Мой отец — человек очень добрый, но слабохарактерный. Тетка Горислава не раз говорила ему: «Если б тебе мой характер, ты бы горы свернул!» Но он посмеивался и отвечал, что не собирается сворачивать горы, потому что от этого бывают землетрясения.

Я не вникал в их разговоры; пока жила мама, мне не было до этого никакого дела. Я любил своего отца, нам было хорошо и радостно с ним, а кому принес хоть капельку радости железобетонный характер тетки Гориславы?

Но вскоре после того, как я удрал от нее, я понял, что слабый характер — это плохо.

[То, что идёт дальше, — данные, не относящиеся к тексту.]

<file path="src/rtl/uart_tx.sv">
// uart_tx: asynchronous serial transmitter.
// Accepts a parallel word over a valid/ready handshake and shifts it out
// LSB-first as start / data / optional parity / stop bits on a single line.
// All outputs come straight from flops; bit timing comes from a cycle counter.
module uart_tx #(
    parameter int CLKS_PER_BIT = 868,
    parameter int DATA_BITS    = 8,
    parameter int PARITY       = 0
) (
    input  logic                 clk,
    input  logic                 rst,
    input  logic [DATA_BITS-1:0] data_in,
    input  logic                 valid,
    output logic                 ready,
    output logic                 tx,
    output logic                 busy
);

    localparam int BAUD_W = (CLKS_PER_BIT > 1) ? $clog2(CLKS_PER_BIT) : 1;
    localparam int CNT_W  = (DATA_BITS > 1) ? $clog2(DATA_BITS) : 1;

    localparam logic [BAUD_W-1:0] BAUD_LAST = BAUD_W'(CLKS_PER_BIT - 1);
    localparam logic [BAUD_W-1:0] BAUD_ONE  = BAUD_W'(1);
    localparam logic [CNT_W-1:0]  BIT_LAST  = CNT_W'(DATA_BITS - 1);
    localparam logic [CNT_W-1:0]  CNT_ONE   = CNT_W'(1);

    typedef enum logic [2:0] {
        ST_IDLE,
        ST_START,
        ST_DATA,
        ST_PAR,
        ST_STOP
    } state_t;

    state_t               state;
    state_t               state_n;
    logic [DATA_BITS-1:0] shift_reg;
    logic [DATA_BITS-1:0] shift_n;
    logic [CNT_W-1:0]     bitcnt;
    logic [CNT_W-1:0]     bitcnt_n;
    logic [BAUD_W-1:0]    baud;
    logic [BAUD_W-1:0]    baud_n;
    logic                 par_bit;
    logic                 par_n;
    logic                 baud_last;
    logic                 tx_n;
    logic                 ready_n;
    logic                 busy_n;

    // State, datapath and output registers; reset idles the line high at once.
    always_ff @(posedge clk or posedge rst) begin
        if (rst) begin
            state     <= ST_IDLE;
            shift_reg <= '0;
            bitcnt    <= '0;
            baud      <= '0;
            par_bit   <= 1'b0;
            tx        <= 1'b1;
            ready     <= 1'b0;
            busy      <= 1'b0;
        end else begin
            state     <= state_n;
            shift_reg <= shift_n;
            bitcnt    <= bitcnt_n;
            baud      <= baud_n;
            par_bit   <= par_n;
            tx        <= tx_n;
            ready     <= ready_n;
            busy      <= busy_n;
        end
    end

    // Next-state and datapath updates; outputs are decoded from the next
    // state so that tx/ready/busy land in flops with no input-to-output path.
    always_comb begin
        state_n   = state;
        shift_n   = shift_reg;
        bitcnt_n  = bitcnt;
        baud_n    = baud;
        par_n     = par_bit;
        baud_last = (baud == BAUD_LAST);
        tx_n      = 1'b1;
        ready_n   = 1'b0;
        busy_n    = 1'b1;

        case (state)
            ST_IDLE: begin
                baud_n = '0;
                if (valid && ready) begin
                    shift_n  = data_in;
                    par_n    = (PARITY == 2) ? ~(^data_in) : (^data_in);
                    bitcnt_n = '0;
                    state_n  = ST_START;
                end
            end
            ST_START: begin
                if (baud_last) begin
                    baud_n  = '0;
                    state_n = ST_DATA;
                end else begin
                    baud_n = baud + BAUD_ONE;
                end
            end
            ST_DATA: begin
                if (baud_last) begin
                    baud_n   = '0;
                    shift_n  = {1'b0, shift_reg[DATA_BITS-1:1]};
                    bitcnt_n = bitcnt + CNT_ONE;
                    if (bitcnt == BIT_LAST) begin
                        if (PARITY != 0) begin
                            state_n = ST_PAR;
                        end else begin
                            state_n = ST_STOP;
                        end
                    end
                end else begin
                    baud_n = baud + BAUD_ONE;
                end
            end
            ST_PAR: begin
                if (baud_last) begin
                    baud_n  = '0;
                    state_n = ST_STOP;
                end else begin
                    baud_n = baud + BAUD_ONE;
                end
            end
            ST_STOP: begin
                if (baud_last) begin
                    baud_n  = '0;
                    state_n = ST_IDLE;
                end else begin
                    baud_n = baud + BAUD_ONE;
                end
            end
            default: begin
                state_n = ST_IDLE;
            end
        endcase

        case (state_n)
            ST_IDLE: begin
                busy_n  = 1'b0;
                ready_n = 1'b1;
            end
            ST_START: tx_n = 1'b0;
            ST_DATA:  tx_n = shift_n[0];
            ST_PAR:   tx_n = par_n;
            default:  tx_n = 1'b1;
        endcase
    end

endmodule
</file>
[config.mk]
export PLATFORM = sky130hd
export DESIGN_NAME = button_seq_lock_flat
export DESIGN_NICKNAME = d
export VERILOG_FILES = /design/src/rtl/button_seq_lock_pkg.sv /design/src/rtl/button_seq_lock_if.sv /design/src/rtl/btn_edge_sync.sv /design/src/rtl/button_seq_lock.sv /design/src/flat_wrapper.sv
export SDC_FILE = /design/constraint.sdc
export NUM_CORES = 1
export LEC_CHECK = 0
export CORE_ASPECT_RATIO = 0.6
export CORE_MARGIN = 2
export CORE_UTILIZATION = 35
export DETAILED_ROUTE_END_ITERATION = 8
export PLACE_DENSITY_LB_ADDON = 0.15
export SLEW_MARGIN = 20
export SYNTH_ARGS = -nofsm -noshare
export SYNTH_HDL_FRONTEND = slang
export SYNTH_SLANG_ARGS = --single-unit
export TNS_END_PERCENT = 10
[constraint.sdc]
create_clock -name CLK -period 2.6 [get_ports CLK]
set_input_delay 0.52 -clock CLK [delete_from_list [all_inputs] [get_ports CLK]]
set_output_delay 0.52 -clock CLK [all_outputs]
set_load 0.02 [all_outputs]
[src/rtl/button_seq_lock_pkg.sv]
// Shared types and helpers for the button sequence lock.
// Lock state encoding and code-entry extraction.
package button_seq_lock_pkg;

  typedef enum logic [1:0] {
    IDLE,
    ENTRY,
    UNLOCKED,
    LOCKOUT
  } lock_state_t;

  localparam int CODE_MAX = 64;
  localparam int ENT_W    = 8;

  function automatic logic [ENT_W-1:0] code_entry(
    input logic [CODE_MAX-1:0] code,
    input int                  k,
    input int                  idx_w
  );
    logic [CODE_MAX-1:0] sh;
    logic [ENT_W-1:0]    e;
    sh = code >> (k * idx_w);
    e  = '0;
    for (int i = 0; i < ENT_W; i++) begin
      if (i < idx_w) e[i] = sh[i];
    end
    return e;
  endfunction

endpackage

[src/rtl/button_seq_lock_if.sv]
// Board-side bundle of the button sequence lock.
// master drives buttons/code, slave drives status.
interface button_seq_lock_if #(
  parameter int NUM_BTN = 3,
  parameter int SEQ_LEN = 5
);
  localparam int IDX_W = $clog2(NUM_BTN);
  localparam int PRG_W = $clog2(SEQ_LEN + 1);

  logic [NUM_BTN-1:0]       BTN;
  logic [SEQ_LEN*IDX_W-1:0] SEQ_CODE;
  logic                     LED;
  logic [PRG_W-1:0]         PROGRESS;
  logic                     ERR;
  logic                     LOCKED_OUT;

  modport master (
    output BTN, SEQ_CODE,
    input  LED, PROGRESS, ERR, LOCKED_OUT
  );

  modport slave (
    input  BTN, SEQ_CODE,
    output LED, PROGRESS, ERR, LOCKED_OUT
  );
endinterface

[src/rtl/btn_edge_sync.sv]
// Two-flop synchronizer plus previous-value flop.
// rise flags a 0->1 transition of each synced button.
module btn_edge_sync #(
  parameter int W = 3
) (
  input  logic         CLK,
  input  logic         RST,
  input  logic [W-1:0] btn,
  output logic [W-1:0] rise
);
  logic [W-1:0] s1;
  logic [W-1:0] s2;
  logic [W-1:0] prev;

  // synchronize raw buttons and remember last synced value
  always_ff @(posedge CLK) begin
    if (!RST) begin
      s1   <= '0;
      s2   <= '0;
      prev <= '0;
    end else begin
      s1   <= btn;
      s2   <= s1;
      prev <= s2;
    end
  end

  assign rise = s2 & ~prev;
endmodule

[src/rtl/button_seq_lock.sv]
// Push-button sequence lock with timeout and lockout.
// Presses come from btn_edge_sync; outputs are registered.
module button_seq_lock
  import button_seq_lock_pkg::*;
#(
  parameter int NUM_BTN     = 3,
  parameter int SEQ_LEN     = 5,
  parameter int TIMEOUT_CYC = 1000,
  parameter int UNLOCK_CYC  = 500,
  parameter int MAX_ERR     = 3,
  parameter int LOCKOUT_CYC = 2000
) (
  input logic               CLK,
  input logic               RST,
  button_seq_lock_if.slave  bus
);
  localparam int IDX_W  = $clog2(NUM_BTN);
  localparam int CODE_W = SEQ_LEN * IDX_W;
  localparam int PRG_W  = $clog2(SEQ_LEN + 1);
  localparam int ERR_W  = $clog2(MAX_ERR + 1);
  localparam int T_A    = (TIMEOUT_CYC > UNLOCK_CYC) ?
                          TIMEOUT_CYC : UNLOCK_CYC;
  localparam int T_MAX  = (T_A > LOCKOUT_CYC) ? T_A : LOCKOUT_CYC;
  localparam int TMR_W  = $clog2(T_MAX + 1);

  localparam logic [TMR_W-1:0] TO_LIM  = TMR_W'(TIMEOUT_CYC - 1);
  localparam logic [TMR_W-1:0] UL_LIM  = TMR_W'(UNLOCK_CYC - 1);
  localparam logic [TMR_W-1:0] LO_LIM  = TMR_W'(LOCKOUT_CYC - 1);
  localparam logic [TMR_W-1:0] TMR_TOP = TMR_W'(T_MAX);

  logic [NUM_BTN-1:0]  rise;
  lock_state_t         state_q, state_d;
  logic [PRG_W-1:0]    prog_q, prog_d;
  logic [ERR_W-1:0]    errc_q, errc_d;
  logic [TMR_W-1:0]    tmr_q, tmr_d;
  logic                fail_q, fail_d;
  logic [CODE_MAX-1:0] code_ext;
  logic [ENT_W-1:0]    press_idx;
  logic [ENT_W-1:0]    want_idx;
  logic                press;
  logic                match;
  logic                led_d;
  logic                lo_d;

  btn_edge_sync #(.W(NUM_BTN)) u_sync (
    .CLK  (CLK),
    .RST  (RST),
    .btn  (bus.BTN),
    .rise (rise)
  );

  // decode the press and compare it with the expected entry
  always_comb begin
    code_ext = '0;
    code_ext[CODE_W-1:0] = bus.SEQ_CODE;
    press_idx = '0;
    for (int i = 0; i < NUM_BTN; i++) begin
      if (rise[i]) press_idx = ENT_W'(i);
    end
    want_idx = code_entry(code_ext, int'(prog_q), IDX_W);
    press    = |rise;
    match    = $onehot(rise) && (press_idx == want_idx);
  end

  // state, progress, error count and shared timer
  always_ff @(posedge CLK) begin
    if (!RST) begin
      state_q <= IDLE;
      prog_q  <= '0;
      errc_q  <= '0;
      tmr_q   <= '0;
      fail_q  <= 1'b0;
    end else begin
      state_q <= state_d;
      prog_q  <= prog_d;
      errc_q  <= errc_d;
      tmr_q   <= tmr_d;
      fail_q  <= fail_d;
    end
  end

  // next state; a failure overrides any restart
  always_comb begin
    state_d = state_q;
    prog_d  = prog_q;
    errc_d  = errc_q;
    fail_d  = 1'b0;
    tmr_d   = (tmr_q == TMR_TOP) ? tmr_q : tmr_q + TMR_W'(1);
    unique case (state_q)
      IDLE: begin
        tmr_d = '0;
        if (press) begin
          if (!match) begin
            fail_d = 1'b1;
          end else if (SEQ_LEN == 1) begin
            state_d = UNLOCKED;
            errc_d  = '0;
          end else begin
            state_d = ENTRY;
            prog_d  = PRG_W'(1);
          end
        end
      end
      ENTRY: begin
        if (press) begin
          if (!match) begin
            fail_d = 1'b1;
          end else begin
            tmr_d = '0;
            if (prog_q == PRG_W'(SEQ_LEN - 1)) begin
              state_d = UNLOCKED;
              prog_d  = '0;
              errc_d  = '0;
            end else begin
              prog_d = prog_q + PRG_W'(1);
            end
          end
        end else if (tmr_q >= TO_LIM) begin
          fail_d = 1'b1;
        end
      end
      UNLOCKED: begin
        if (press || tmr_q >= UL_LIM) state_d = IDLE;
      end
      LOCKOUT: begin
        if (tmr_q >= LO_LIM) state_d = IDLE;
      end
      default: state_d = IDLE;
    endcase
    if (fail_d) begin
      prog_d = '0;
      tmr_d  = '0;
      if (errc_q == ERR_W'(MAX_ERR - 1)) begin
        state_d = LOCKOUT;
        errc_d  = '0;
      end else begin
        state_d = IDLE;
        errc_d  = errc_q + ERR_W'(1);
      end
    end
  end

  // status levels decoded from the current state
  always_comb begin
    led_d = (state_q == UNLOCKED);
    lo_d  = (state_q == LOCKOUT);
  end

  // glitch-free registered outputs
  always_ff @(posedge CLK) begin
    if (!RST) begin
      bus.LED        <= 1'b0;
      bus.PROGRESS   <= '0;
      bus.ERR        <= 1'b0;
      bus.LOCKED_OUT <= 1'b0;
    end else begin
      bus.LED        <= led_d;
      bus.PROGRESS   <= prog_q;
      bus.ERR        <= fail_q;
      bus.LOCKED_OUT <= lo_d;
    end
  end
endmodule

[src/flat_wrapper.sv]
// flat-port wrapper written by rule: the top's interface ports become plain ports
module button_seq_lock_flat import button_seq_lock_pkg::*;
#(
  parameter int NUM_BTN     = 3,
  parameter int SEQ_LEN     = 5,
  parameter int TIMEOUT_CYC = 1000,
  parameter int UNLOCK_CYC  = 500,
  parameter int MAX_ERR     = 3,
  parameter int LOCKOUT_CYC = 2000
)
  (CLK, RST, bus_BTN, bus_SEQ_CODE, bus_LED, bus_PROGRESS, bus_ERR, bus_LOCKED_OUT);
  button_seq_lock_if #(.NUM_BTN(NUM_BTN), .SEQ_LEN(SEQ_LEN)) bus_i ();
  input logic CLK;
  input logic RST;
  input wire logic [$bits(bus_i.BTN)-1:0] bus_BTN;
  input wire logic [$bits(bus_i.SEQ_CODE)-1:0] bus_SEQ_CODE;
  output wire logic [$bits(bus_i.LED)-1:0] bus_LED;
  output wire logic [$bits(bus_i.PROGRESS)-1:0] bus_PROGRESS;
  output wire logic [$bits(bus_i.ERR)-1:0] bus_ERR;
  output wire logic [$bits(bus_i.LOCKED_OUT)-1:0] bus_LOCKED_OUT;
  assign bus_i.BTN = bus_BTN;
  assign bus_i.SEQ_CODE = bus_SEQ_CODE;
  assign bus_LED = bus_i.LED;
  assign bus_PROGRESS = bus_i.PROGRESS;
  assign bus_ERR = bus_i.ERR;
  assign bus_LOCKED_OUT = bus_i.LOCKED_OUT;
  button_seq_lock #(.NUM_BTN(NUM_BTN), .SEQ_LEN(SEQ_LEN), .TIMEOUT_CYC(TIMEOUT_CYC), .UNLOCK_CYC(UNLOCK_CYC), .MAX_ERR(MAX_ERR), .LOCKOUT_CYC(LOCKOUT_CYC)) u_core (.CLK(CLK), .RST(RST), .bus(bus_i));
endmodule
==> reports/results.txt <==
Status - finished clean
Final ANT Viol Nets - 0
Slowest cell on crit path - clkdlybuf4s50_1
Worst Setup End Kind - flop
Clock network power share - 35.9%
CTS-repair resized insts - 0
IR drop worst, VDD - 0.262 mV
Final TNS setup - 0 ps
Crit-path leading delay family - simple AND/OR/NAND/NOR gates
Vias per cell - 5.04
Final setup viols - 0
Area Overhead vs Synth - 20.0%
F_max - 432 MHz
Most frequent cell after synthesis - dfxtp_1
Predominant post-synthesis flop cell - dfxtp_1
DRT iter0 DRCs - 80
Clock sink total - 34
Crit path arrival time - 2510 ps
Syn nets - 208
Worst rel slew slack - 59.6%
I/O Pins - 21
Die W - 93.4 um
Kind of critical path - input pin to flop
Buffers plus inverters on the worst setup path - 1
Number of enable flip-flop cells after synthesis - 0
Post-layout min period - 2320 ps
Mean post-synth cell area - 8.92 um2
PwrDens - 554 nW/um2
Layout fillers - 445
Ranking of synthesized cells by area - dfxtp_1 (41%), nor2_1 (5.1%), and2_1 (4.1%)
Root Buffer - clkbuf_8
# DRC - 0
Core Footprint - 4590 um2
Mapped cell area - 1680 um2
Sequential Power Share - 51.6%
Worst reg2reg startpoint - u_core.prog_q[0]$_SDFFE_PP0P_
Yosys cell types - 46
Sequential share of the synthesized area - 40.6%
CTS Buf Count - 5
CP Launch Point - bus_SEQ_CODE[3]
Share of the synthesized area in the top cell type - 40.6%
Pint - 0.827 mW
PortBufs - 20
Leakage power - 0.741 nW
Crit-path max FO - 8
Post-synthesis register bit count - 34
Clk buf depth - 2
Crit path cell chain - clkdlybuf4s50_1 -> mux2i_1 -> or3_4 -> a21oi_1 -> and3b_1 -> o21ai_4 -> nand2_1 -> a311oi_2
Hold Slack - 435 ps
Final hold vios - 0
Post-DP HPWL - 2570 um
Initial antenna violation count - 0
Final wirelength - 3430 um
Global route overflow - 0
Initial core utilization - 36.6%
CTS H-tree lvls - 2
Vias - 1370
Clk Latency, worst-skew pair - 280 ps
Antenna cells - 0
Area of the multi-input gates - 925 um2
Async SR Flop Fraction - 0%
CP max stage delay - 470 ps
Max_cap viols - 0
WL/cell - 12.6 um
First-pass GRT wire length - 5930 um
Num rows - 19
Worst min-delay path category - flop to flop
Pre-antenna DRT Iters - 4
Hold bufs inserted after CTS - 0
Sw Share - 25.9%
Post-Synthesis Cells - 188
Startpoint types - input pin
RSZ-0062 raised after global routing - false
Worst Hold Launch - u_core.u_sync.s1[0]$_SDFF_PN0_
Largest area contributor in the netlist - dfxtp_1
Sequential Area - 681 um2
Share of cells above drive strength 1 - 7.18%
Worst EP required - 2800 ps
Slew Viols, Final - 0
Die Area - 5380 um2
Slew @ Worst Pin - 591 ps
Clk pin slew, worst setup/hold paths - 70 ps
Clock Skew - 4.16 ps
Post-CTS Setup Inserts - 0
Period Utilization, post-route - 89.1%
CTS tree - done
Post-synth top cells - dfxtp_1 (34), nor2_1 (23), nand2_1 (12)
Vias in the first global route - 1278
Comb power frac - 12.6%
NetSw - 0.289 mW
GRT Total Usage - 14.2%
Largest net degree at the start of global routing - 16
Synth warn - 0
Gp weighted congestion - 0.784
# nets final - 228
Die height - 57.6 um
registers in the layout (all words and copies together), names as in the netlist:
signal / cells
u_core.errc_q: 2
u_core.bus.LOCKED_OUT: 1
u_core.u_sync.prev: 3
u_core.tmr_q: 11
u_core.u_sync.s2: 3
u_core.prog_q: 3
u_core.bus.LED: 1
u_core.state_q: 2
u_core.bus.ERR: 1
u_core.u_sync.s1: 3
u_core.bus.PROGRESS: 3
u_core.fail_q: 1
kinds of logic (layout without fill, tap and decap cells):
kind of cell / after synthesis / in the layout / synth area share, %
XOR/XNOR: 9 / 9 / 4.70
AND/OR/NAND/NOR: 90 / 90 / 29.8
buffers and inverters: 15 / 36 / 4.32
AO/OA/AOI/OAI: 30 / 30 / 13.8
flip-flops: 34 / 34 / 40.6
adder cells (fa/ha/maj): 5 / 5 / 3.73
multiplexers: 5 / 5 / 3.06
path summary, 6_finish.rpt:
path | to | depth (start not counted) | slack [ps]
setup reg to reg | u_core.prog_q[0]$_SDFFE_PP0P_ | 7 | 360
hold reg to reg | u_core.u_sync.s2[0]$_SDFF_PN0_ | 1 | 430
setup / recovery | u_core.prog_q[0]$_SDFFE_PP0P_ | 8 | 280
hold / removal | u_core.u_sync.s2[0]$_SDFF_PN0_ | 1 | 430
cell usage in the layout (no fill, tap or decap), drive strengths merged, types with 3 or more instances in the layout:
cell type      instances
a21oi                  5
and2                  11
and3                   3
clkbuf                 7
clkdlybuf4s50         20
dfxtp                 34
ha                     5
inv                    6
mux2i                  4
nand2                 12
nand2b                 7
nand3                  5
nand4                  6
nor2                  23
nor2b                  4
nor3                   4
nor3b                  4
o21ai                  4
o22ai                  3
o31ai                  3
or3                    3
xnor2                  3
xor2                   6
cell type report:
class                           instances  area share [%]
Multi-Input combinational cell        139            45.9
Sequential cell                        34            33.8
Timing Repair Buffer                   22            10.7
Clock buffer                            7            4.29
Tap cell                               63            3.92
Inverter                                6            1.12
Clock inverter                          1           0.249
stage by stage:
| step | utilization [%] | total power, mW | area [um2] | cells | setup slack, ps |
|---|---|---|---|---|---|
| after floorplan | - | 0.677 | 1680 | 188 | 687 |
| after global placement | 41.9 | 0.722 | 1920 | 264 | 121 |
| after detailed placement | 41.9 | 0.725 | 1920 | 264 | 10.7 |
| after CTS | 43.9 | 1.13 | 2010 | 272 | 306 |
| after global routing | 43.9 | 1.18 | 2010 | 272 | 165 |
| final | 43.9 | 1.12 | 2010 | 272 | 284 |
routing by layer:
metal	global-route usage [%]	share of wire (%)	vias up
li1	-	-	703
met1	20.5	53	625
met2	18.9	40	36
met3	5.07	5.5	6
met4	6.30	1.1	0
met5	0	0	-
power by group through the flow:
stage          registers (mW)  clock network [mW]  logic, mW
2_1_floorplan           0.568                   0      0.109
3_3_place_gp            0.584                   0      0.138
3_5_place_dp            0.585                   0      0.139
4_1_cts                 0.573               0.415      0.141
5_1_grt                 0.578               0.443      0.157
6_report                0.575               0.400      0.140
Power figures use the tool's default switching activity.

Мне тяжело об этом вспоминать, да тут уж ничего не сделаешь — я хочу во всем разобраться, а помочь некому. И вот что не дает мне покоя. Когда отцу было четырнадцать лет, гестаповцы за связь с партизанами замучили и расстреляли бабушку, его маму. Тогда он отвел Гориславу на хутор к дальним родственникам, а сам ушел в партизанский отряд. Он мог отсидеться на том хуторе до конца войны, но вместо этого чистил котлы на партизанской кухне, помогал ухаживать за ранеными, а потом стал разведчиком и связным. В шестнадцать его взяли в подрывники: у меня и теперь мурашки ползают по телу, когда отец начинает вспоминать, как они взрывали фашистские эшелоны. Значит, тогда у него не был слабый характер, слабохарактерные — трусы, а отца наградили орденом Красного Знамени и медалью «За отвагу», пусть только кто-нибудь попробует сказать, что он трус! А потом, после войны… Ремесленное, вечерняя школа, завод, заочный институт… Помню, засыпаю — он сидит за чертежной доской, просыпаюсь — шуршит страницами учебника. И так — шесть лет подряд… Отец смеялся, что за это время я посмотрел куда больше фильмов, чем он; и правда, у него всегда не хватало времени, он зубрил какие-то немецкие глаголы, даже когда брился. Намылит щеки, а сам смотрит в бумажку — она возле зеркала кнопкой была приколота. А на кой черт, спрашивается, ему нужна была такая мука, он ведь и простым рабочим зарабатывал не мало! Разве мог слабохарактерный человек все это осилить? Это я — слабохарактерный, не получается задача — сдую у ребят, сам ни за что над ней биться не стану, а он-то ни у кого не сдувал! Так что, может, это вовсе и не слабохарактерность, что он запил после смерти матери, может, это что-то совсем другое?